Records excerpted from a collection:
------------

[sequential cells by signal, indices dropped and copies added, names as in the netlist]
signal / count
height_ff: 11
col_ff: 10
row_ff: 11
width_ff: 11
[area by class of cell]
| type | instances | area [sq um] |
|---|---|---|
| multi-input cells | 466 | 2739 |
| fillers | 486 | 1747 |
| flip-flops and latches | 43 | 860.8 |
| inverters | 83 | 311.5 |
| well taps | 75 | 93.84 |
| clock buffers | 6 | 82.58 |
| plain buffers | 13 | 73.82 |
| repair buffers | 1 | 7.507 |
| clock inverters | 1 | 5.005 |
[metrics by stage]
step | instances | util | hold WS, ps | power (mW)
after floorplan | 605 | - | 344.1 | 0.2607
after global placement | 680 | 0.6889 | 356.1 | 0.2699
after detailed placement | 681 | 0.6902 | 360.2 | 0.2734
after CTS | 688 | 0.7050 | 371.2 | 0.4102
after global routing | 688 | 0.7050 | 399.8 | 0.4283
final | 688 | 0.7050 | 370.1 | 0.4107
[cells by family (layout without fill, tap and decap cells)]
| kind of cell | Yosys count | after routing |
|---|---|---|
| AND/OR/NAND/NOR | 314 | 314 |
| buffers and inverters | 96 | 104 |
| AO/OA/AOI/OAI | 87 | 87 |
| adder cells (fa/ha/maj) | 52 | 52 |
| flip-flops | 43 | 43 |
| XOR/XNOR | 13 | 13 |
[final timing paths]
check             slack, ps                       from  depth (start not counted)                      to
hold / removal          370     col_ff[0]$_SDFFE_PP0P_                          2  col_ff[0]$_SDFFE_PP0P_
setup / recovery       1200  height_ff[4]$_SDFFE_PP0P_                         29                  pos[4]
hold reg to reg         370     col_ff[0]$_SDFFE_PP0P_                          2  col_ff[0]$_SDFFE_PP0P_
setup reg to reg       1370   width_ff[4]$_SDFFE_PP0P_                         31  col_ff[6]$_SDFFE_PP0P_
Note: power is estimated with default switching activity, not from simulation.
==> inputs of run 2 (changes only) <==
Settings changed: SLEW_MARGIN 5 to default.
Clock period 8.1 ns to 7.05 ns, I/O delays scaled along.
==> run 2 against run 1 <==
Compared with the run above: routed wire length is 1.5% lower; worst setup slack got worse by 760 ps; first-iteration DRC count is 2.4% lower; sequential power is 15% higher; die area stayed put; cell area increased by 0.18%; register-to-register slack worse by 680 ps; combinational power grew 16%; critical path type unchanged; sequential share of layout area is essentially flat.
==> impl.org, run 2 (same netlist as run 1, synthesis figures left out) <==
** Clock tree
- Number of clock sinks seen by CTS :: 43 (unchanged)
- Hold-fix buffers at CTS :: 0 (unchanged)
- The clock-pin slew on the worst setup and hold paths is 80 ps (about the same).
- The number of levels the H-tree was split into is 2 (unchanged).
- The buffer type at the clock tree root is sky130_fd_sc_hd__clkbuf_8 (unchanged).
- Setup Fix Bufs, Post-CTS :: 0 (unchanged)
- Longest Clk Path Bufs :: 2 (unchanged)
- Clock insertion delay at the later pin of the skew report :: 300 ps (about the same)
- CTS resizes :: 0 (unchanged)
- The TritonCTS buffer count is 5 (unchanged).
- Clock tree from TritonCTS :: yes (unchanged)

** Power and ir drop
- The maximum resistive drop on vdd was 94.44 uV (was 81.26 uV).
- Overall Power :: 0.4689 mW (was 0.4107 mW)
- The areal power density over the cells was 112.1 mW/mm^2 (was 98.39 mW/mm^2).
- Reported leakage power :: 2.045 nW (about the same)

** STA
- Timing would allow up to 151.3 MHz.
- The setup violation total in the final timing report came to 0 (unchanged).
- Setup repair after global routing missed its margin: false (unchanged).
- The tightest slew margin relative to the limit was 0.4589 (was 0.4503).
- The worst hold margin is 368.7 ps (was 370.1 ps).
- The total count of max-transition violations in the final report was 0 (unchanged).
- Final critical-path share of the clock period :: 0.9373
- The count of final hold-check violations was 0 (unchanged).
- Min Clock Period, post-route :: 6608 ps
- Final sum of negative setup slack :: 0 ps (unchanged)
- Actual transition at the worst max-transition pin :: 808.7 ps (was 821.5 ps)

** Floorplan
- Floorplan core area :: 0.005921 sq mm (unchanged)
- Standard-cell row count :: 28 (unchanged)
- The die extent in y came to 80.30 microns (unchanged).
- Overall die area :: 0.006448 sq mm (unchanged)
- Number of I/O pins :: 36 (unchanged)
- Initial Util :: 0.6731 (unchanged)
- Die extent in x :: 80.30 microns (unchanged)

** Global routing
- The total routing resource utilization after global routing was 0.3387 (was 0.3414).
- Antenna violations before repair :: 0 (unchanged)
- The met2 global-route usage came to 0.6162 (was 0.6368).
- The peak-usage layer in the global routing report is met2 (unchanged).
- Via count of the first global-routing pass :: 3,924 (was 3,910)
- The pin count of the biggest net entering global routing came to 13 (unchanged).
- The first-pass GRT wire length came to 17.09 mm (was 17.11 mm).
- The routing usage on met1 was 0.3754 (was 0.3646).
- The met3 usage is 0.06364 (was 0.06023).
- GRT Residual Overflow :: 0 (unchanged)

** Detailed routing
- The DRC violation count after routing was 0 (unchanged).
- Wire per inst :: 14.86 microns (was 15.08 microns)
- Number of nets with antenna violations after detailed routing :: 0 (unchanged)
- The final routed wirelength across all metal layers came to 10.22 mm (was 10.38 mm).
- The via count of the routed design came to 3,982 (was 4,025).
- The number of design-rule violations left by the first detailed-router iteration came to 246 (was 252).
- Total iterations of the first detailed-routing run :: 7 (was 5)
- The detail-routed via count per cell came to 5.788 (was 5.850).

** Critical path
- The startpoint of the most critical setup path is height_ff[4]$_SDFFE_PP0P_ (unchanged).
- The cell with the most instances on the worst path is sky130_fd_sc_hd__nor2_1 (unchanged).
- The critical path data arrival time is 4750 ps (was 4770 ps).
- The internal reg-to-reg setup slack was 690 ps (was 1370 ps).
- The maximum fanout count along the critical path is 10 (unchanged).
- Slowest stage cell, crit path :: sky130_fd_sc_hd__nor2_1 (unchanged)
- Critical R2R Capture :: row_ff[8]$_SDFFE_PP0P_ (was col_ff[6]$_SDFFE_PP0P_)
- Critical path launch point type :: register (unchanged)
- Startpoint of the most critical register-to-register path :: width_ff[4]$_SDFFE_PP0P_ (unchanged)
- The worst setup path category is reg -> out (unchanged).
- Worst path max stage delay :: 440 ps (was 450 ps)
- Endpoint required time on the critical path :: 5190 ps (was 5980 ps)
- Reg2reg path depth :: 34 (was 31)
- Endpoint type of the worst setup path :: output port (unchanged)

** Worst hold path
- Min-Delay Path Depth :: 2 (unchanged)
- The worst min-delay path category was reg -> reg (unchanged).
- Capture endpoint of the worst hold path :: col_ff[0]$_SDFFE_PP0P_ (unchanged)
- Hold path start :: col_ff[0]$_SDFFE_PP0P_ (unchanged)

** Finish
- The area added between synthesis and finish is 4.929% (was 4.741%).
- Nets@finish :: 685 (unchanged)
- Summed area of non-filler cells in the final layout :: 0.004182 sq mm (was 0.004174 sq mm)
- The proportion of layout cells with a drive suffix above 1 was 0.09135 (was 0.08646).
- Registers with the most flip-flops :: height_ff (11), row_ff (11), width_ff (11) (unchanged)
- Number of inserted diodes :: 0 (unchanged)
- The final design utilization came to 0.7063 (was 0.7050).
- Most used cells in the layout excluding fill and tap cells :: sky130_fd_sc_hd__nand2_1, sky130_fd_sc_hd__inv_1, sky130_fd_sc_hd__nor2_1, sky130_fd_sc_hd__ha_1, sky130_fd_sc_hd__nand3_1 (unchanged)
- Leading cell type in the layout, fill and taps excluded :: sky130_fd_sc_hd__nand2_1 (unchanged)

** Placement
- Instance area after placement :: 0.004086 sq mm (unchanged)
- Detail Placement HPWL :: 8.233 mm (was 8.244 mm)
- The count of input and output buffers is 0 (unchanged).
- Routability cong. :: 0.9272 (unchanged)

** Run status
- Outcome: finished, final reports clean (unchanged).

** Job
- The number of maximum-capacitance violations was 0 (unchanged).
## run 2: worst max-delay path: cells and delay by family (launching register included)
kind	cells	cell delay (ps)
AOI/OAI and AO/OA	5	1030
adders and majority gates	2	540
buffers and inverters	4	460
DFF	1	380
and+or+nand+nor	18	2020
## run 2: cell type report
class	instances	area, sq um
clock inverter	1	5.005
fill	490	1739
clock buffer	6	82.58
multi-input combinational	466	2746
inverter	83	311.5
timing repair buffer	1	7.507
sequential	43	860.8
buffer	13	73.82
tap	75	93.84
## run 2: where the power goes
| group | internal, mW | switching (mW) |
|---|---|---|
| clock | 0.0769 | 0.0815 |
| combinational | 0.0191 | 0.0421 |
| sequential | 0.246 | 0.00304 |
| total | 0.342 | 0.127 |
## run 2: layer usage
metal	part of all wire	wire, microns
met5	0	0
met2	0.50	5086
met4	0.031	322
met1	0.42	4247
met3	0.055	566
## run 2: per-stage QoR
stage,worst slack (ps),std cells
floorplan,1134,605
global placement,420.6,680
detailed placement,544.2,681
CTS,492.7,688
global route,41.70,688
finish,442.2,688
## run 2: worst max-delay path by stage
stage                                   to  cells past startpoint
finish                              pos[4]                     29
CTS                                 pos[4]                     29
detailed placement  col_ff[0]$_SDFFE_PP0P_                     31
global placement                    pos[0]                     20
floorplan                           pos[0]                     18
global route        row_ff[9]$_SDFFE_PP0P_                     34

------------

# YOUR OBJECTIVE
From the records above, extract exactly and only the lines that begin at the line with "after routing |" and stop after the line with "setup / recovery".

# ANSWER AREA
| kind of cell | Yosys count | after routing |
|---|---|---|
| AND/OR/NAND/NOR | 314 | 314 |
| buffers and inverters | 96 | 104 |
| AO/OA/AOI/OAI | 87 | 87 |
| adder cells (fa/ha/maj) | 52 | 52 |
| flip-flops | 43 | 43 |
| XOR/XNOR | 13 | 13 |
[final timing paths]
check             slack, ps                       from  depth (start not counted)                      to
hold / removal          370     col_ff[0]$_SDFFE_PP0P_                          2  col_ff[0]$_SDFFE_PP0P_
setup / recovery       1200  height_ff[4]$_SDFFE_PP0P_                         29                  pos[4]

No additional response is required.